VVV maintainers and contributors are working on releasing version 3.1 in the next month with all the little things they want to polish. Nowell said they have the basis for what they want to accomplish in version 4. Instead of waiting for VVV to install and configure PHP/MySQL/nginx/etc, the install process will happen on a server somewhere and the user will be able to just download the result, similar to how VVV is pre-built for contributor days.
Nowell identified the major impacts of taking this approach:
- It doesn’t matter if provisioning works for you, we’re doing that for you.
- If someone makes a big slip up, that’s ok, users get the last working build and see nothing.
- Getting everything set up should be much much faster, it will remove about 70-80% of the startup time for a lot of users.
Nowell said the general goal is to “just make it more fun to use” but his personal goal is for people to be able to use VVV without ever touching a terminal. He thinks it can be done with an Electron wrapper and has performed a few experiments with it. In the past, he spent a lot of time improving the messaging for provisioning errors, but the days of trying to preempt those problems may soon be drawing to a close.
“Why fix provisioning for users if they never have to do it in the first place?” Nowell said. “I’d say VVV 4 will come pre-built so it only builds the sites themselves, like how you can grab a docker image with PHP/MySQL already setup, and fill it with a site. Eventually the dashboard itself can become an Electron app where you can turn VVV on/off and adds sites.”
VVV maintainers have some ambitious plans for version 4 that will make it available to a wider population of WordPress users and save existing users more time on startup. The project needs more testers and feature requests. Contributions to the main project are welcome on GitHub. Developers and testers can also contribute to the meta environment to improve how it works with WordCamp sites and WordPress.org.

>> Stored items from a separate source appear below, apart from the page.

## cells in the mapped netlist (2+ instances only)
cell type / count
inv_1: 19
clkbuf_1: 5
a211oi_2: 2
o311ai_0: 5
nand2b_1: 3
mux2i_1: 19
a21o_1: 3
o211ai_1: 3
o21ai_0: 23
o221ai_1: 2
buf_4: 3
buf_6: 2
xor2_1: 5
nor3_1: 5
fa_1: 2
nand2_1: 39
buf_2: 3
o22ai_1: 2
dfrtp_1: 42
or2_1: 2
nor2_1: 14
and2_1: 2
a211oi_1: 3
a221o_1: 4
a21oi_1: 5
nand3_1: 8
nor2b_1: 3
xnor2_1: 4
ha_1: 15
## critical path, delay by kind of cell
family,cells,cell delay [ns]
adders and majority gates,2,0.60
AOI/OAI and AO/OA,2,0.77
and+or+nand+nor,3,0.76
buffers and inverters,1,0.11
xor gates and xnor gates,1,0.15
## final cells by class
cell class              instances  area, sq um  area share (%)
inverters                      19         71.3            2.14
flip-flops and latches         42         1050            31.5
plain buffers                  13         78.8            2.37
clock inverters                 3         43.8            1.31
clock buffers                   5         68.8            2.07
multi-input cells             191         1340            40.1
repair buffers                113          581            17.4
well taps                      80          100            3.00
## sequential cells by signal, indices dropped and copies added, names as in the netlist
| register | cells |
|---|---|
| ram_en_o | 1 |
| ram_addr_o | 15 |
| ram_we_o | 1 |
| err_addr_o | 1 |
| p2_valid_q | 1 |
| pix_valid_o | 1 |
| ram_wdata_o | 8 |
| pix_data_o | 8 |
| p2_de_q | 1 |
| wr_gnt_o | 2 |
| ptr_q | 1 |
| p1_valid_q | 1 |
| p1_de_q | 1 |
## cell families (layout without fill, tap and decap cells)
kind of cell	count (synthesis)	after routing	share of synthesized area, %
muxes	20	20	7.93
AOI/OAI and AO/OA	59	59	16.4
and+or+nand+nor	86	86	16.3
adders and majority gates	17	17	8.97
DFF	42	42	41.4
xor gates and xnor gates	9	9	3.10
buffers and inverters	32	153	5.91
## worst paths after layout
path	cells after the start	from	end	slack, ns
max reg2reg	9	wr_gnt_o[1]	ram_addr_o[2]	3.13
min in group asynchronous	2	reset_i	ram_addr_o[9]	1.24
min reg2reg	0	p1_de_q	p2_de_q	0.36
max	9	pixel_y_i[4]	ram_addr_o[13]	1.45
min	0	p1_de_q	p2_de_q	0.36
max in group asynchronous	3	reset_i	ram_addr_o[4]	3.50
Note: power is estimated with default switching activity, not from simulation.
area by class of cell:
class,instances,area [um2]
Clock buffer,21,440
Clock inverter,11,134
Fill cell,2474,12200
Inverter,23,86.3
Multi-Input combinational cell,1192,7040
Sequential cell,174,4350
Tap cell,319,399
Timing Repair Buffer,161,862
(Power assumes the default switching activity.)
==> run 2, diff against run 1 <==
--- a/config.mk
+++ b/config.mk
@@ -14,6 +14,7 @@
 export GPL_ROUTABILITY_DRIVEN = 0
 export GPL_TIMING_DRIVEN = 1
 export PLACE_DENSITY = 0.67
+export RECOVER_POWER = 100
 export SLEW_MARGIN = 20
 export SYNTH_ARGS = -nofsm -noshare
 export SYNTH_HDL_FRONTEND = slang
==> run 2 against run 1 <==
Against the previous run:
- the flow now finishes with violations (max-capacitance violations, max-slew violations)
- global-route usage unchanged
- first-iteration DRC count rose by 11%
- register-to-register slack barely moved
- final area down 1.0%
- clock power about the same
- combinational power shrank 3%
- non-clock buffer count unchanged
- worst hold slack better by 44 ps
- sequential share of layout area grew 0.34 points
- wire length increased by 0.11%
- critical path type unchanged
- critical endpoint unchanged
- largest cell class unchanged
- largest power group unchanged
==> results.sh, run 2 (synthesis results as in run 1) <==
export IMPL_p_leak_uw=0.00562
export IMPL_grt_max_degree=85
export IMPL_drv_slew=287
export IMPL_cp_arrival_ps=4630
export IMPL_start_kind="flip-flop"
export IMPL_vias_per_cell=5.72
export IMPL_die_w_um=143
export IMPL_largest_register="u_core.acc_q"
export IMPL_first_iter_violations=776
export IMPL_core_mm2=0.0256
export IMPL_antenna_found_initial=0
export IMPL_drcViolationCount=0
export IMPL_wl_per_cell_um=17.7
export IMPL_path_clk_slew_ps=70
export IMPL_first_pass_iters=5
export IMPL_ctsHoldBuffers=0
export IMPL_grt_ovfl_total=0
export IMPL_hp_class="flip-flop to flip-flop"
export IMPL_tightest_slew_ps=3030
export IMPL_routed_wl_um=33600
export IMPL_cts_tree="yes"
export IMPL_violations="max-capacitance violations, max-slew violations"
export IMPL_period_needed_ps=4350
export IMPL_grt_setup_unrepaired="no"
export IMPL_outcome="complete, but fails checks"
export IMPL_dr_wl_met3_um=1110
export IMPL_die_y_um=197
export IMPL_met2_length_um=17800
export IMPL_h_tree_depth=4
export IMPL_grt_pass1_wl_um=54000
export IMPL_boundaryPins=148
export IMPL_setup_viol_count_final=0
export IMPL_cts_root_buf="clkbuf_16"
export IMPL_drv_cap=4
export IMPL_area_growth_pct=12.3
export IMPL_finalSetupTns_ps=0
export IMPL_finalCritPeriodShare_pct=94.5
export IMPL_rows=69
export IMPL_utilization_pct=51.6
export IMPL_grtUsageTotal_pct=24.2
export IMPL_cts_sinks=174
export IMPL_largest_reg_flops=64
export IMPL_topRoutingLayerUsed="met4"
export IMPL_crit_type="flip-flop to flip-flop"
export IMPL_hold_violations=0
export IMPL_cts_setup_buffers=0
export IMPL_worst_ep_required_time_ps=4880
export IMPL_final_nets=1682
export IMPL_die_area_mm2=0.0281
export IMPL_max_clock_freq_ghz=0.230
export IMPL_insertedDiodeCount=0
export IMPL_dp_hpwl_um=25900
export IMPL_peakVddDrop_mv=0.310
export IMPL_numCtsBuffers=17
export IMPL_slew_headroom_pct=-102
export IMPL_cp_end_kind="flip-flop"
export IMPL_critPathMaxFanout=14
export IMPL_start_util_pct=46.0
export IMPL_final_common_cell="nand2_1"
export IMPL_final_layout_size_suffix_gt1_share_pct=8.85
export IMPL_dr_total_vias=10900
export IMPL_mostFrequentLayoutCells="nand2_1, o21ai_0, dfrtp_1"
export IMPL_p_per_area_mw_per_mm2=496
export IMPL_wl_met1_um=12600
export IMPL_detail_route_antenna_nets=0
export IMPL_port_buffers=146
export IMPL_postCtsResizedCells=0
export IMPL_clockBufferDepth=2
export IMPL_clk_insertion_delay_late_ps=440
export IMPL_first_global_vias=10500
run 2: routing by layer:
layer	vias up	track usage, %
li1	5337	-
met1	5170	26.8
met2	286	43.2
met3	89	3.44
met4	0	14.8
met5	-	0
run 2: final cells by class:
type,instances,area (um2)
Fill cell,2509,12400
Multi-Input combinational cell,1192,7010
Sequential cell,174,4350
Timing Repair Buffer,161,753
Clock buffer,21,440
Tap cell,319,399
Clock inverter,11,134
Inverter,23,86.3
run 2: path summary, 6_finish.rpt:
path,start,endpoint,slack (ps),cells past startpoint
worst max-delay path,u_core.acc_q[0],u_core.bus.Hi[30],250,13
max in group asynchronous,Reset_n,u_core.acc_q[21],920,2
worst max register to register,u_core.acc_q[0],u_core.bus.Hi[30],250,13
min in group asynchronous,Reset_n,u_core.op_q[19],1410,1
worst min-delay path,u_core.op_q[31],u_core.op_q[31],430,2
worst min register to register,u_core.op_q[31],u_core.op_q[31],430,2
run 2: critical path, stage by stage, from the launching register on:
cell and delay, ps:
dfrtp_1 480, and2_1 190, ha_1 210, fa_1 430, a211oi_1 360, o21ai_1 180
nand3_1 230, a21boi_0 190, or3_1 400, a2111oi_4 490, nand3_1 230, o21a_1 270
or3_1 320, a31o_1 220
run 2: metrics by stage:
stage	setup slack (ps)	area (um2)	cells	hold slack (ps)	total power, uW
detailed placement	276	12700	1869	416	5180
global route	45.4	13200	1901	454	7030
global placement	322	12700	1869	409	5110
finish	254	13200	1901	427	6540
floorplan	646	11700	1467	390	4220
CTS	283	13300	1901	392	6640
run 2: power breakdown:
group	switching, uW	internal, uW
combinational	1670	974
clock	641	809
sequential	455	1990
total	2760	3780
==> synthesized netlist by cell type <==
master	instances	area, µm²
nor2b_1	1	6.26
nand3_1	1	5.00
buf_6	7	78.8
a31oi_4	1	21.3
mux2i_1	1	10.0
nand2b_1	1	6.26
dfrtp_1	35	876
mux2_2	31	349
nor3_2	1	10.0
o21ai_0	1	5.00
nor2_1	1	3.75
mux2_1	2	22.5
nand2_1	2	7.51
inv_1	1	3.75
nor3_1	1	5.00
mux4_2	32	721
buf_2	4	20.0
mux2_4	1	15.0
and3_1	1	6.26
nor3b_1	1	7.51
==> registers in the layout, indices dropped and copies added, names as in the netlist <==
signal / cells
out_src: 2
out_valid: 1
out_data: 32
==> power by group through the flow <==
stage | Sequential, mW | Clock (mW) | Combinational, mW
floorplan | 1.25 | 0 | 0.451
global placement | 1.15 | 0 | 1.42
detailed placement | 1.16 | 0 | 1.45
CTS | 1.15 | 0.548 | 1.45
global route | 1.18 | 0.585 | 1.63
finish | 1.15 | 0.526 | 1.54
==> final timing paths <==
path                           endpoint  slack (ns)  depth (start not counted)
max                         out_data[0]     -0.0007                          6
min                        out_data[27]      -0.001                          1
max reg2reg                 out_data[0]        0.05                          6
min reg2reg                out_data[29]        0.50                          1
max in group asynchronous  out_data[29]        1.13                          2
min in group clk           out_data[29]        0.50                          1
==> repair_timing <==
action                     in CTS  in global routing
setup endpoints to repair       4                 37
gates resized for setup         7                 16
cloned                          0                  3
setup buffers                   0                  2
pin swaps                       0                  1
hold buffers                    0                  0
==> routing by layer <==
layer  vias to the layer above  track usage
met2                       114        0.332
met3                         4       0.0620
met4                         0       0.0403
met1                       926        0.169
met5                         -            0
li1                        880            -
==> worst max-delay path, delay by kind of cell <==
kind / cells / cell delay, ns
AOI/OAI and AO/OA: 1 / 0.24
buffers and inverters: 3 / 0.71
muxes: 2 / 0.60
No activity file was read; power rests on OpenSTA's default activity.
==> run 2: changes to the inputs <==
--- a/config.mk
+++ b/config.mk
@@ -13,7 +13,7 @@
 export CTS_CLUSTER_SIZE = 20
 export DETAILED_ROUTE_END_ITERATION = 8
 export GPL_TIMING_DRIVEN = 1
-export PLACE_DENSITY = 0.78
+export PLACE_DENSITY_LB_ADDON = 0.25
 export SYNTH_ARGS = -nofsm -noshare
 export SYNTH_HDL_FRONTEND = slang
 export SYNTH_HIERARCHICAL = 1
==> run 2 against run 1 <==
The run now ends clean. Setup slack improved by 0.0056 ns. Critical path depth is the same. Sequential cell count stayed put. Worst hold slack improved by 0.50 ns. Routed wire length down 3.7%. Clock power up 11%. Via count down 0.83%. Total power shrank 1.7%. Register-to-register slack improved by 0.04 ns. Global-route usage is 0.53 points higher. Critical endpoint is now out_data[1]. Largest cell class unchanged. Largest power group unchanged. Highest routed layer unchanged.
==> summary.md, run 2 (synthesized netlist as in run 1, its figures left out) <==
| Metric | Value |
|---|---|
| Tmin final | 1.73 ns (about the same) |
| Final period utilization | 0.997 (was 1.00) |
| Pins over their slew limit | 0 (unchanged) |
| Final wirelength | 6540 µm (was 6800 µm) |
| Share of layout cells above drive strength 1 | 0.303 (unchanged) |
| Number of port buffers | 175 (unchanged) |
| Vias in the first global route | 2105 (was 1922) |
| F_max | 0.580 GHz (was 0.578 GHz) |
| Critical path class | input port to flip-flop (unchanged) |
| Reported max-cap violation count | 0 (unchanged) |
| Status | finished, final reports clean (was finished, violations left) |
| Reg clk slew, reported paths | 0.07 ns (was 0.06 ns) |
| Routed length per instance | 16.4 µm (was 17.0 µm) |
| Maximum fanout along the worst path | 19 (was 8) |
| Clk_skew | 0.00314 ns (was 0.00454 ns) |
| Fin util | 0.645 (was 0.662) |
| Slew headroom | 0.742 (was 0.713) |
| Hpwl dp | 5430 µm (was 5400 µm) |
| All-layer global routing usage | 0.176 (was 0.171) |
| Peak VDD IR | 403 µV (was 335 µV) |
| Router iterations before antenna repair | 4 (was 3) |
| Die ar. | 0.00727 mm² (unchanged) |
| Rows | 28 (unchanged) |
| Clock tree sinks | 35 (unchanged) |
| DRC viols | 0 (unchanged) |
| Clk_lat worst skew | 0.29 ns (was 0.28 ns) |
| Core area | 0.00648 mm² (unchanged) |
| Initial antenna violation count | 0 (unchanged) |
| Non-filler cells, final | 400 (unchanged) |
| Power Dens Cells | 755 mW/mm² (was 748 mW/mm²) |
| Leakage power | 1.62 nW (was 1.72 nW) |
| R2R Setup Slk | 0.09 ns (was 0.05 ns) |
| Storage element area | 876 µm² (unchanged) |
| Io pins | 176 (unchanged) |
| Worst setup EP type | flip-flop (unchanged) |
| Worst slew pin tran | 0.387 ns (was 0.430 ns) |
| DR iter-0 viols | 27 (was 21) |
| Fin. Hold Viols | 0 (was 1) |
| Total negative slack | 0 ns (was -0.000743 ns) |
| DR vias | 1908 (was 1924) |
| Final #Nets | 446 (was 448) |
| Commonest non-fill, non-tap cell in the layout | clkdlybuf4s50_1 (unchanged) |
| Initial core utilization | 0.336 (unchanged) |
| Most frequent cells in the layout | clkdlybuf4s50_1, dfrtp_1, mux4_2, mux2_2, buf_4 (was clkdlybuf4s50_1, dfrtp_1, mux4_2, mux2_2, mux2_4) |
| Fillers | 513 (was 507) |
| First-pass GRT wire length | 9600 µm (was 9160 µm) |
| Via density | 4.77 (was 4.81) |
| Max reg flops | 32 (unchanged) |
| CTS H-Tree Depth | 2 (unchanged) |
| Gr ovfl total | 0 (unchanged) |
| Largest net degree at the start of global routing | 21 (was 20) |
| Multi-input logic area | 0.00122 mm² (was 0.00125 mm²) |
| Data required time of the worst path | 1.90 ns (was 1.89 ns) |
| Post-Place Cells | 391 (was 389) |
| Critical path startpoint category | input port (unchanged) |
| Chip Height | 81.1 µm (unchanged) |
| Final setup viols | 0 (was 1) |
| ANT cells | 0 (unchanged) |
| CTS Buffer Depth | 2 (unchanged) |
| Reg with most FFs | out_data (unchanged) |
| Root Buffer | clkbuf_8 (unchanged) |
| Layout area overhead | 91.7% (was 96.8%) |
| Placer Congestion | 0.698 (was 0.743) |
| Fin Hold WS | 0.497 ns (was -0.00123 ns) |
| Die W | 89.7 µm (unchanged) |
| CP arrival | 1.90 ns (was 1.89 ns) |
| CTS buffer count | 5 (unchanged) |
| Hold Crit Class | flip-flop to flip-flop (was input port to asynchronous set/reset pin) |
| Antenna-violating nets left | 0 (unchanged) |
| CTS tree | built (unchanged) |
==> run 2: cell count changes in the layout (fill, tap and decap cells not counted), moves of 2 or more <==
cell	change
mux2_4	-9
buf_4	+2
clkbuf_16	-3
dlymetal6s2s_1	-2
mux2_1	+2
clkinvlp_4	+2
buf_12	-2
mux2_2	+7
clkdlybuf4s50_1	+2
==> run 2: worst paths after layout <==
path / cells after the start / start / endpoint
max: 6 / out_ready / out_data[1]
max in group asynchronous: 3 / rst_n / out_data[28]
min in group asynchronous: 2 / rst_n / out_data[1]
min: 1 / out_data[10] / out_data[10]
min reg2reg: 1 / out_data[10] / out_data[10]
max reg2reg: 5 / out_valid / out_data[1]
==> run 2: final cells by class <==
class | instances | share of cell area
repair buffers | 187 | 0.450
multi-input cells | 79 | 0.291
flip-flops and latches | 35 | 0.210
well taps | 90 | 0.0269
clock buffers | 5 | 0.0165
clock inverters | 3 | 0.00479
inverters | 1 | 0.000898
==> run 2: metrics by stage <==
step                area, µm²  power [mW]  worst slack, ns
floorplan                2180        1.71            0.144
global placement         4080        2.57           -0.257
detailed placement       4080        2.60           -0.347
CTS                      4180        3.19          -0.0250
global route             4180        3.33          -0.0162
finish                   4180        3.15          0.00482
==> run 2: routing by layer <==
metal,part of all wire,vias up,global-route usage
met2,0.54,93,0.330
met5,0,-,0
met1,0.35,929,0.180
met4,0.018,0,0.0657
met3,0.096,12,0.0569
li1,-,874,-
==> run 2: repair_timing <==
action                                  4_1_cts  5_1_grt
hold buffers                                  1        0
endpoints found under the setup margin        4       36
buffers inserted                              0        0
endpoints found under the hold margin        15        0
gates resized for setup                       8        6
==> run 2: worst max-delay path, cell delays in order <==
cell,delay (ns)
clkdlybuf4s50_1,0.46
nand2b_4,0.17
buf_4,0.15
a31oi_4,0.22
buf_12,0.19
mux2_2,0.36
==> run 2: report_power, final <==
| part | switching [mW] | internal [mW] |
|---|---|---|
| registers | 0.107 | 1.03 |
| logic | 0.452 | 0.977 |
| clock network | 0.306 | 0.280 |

I’m looking forward to the updates in future versions! I was able to quickly destroy and rebuild my Vagrant install, and am glad for the update to the latest LTS version of Ubuntu.
I’m curious what could be stripped down in future releases to shrink the size of the box while maintaining functionality. A lighter version of Ubuntu requiring fewer resources would be a welcome addition to allow VVV to work on more systems.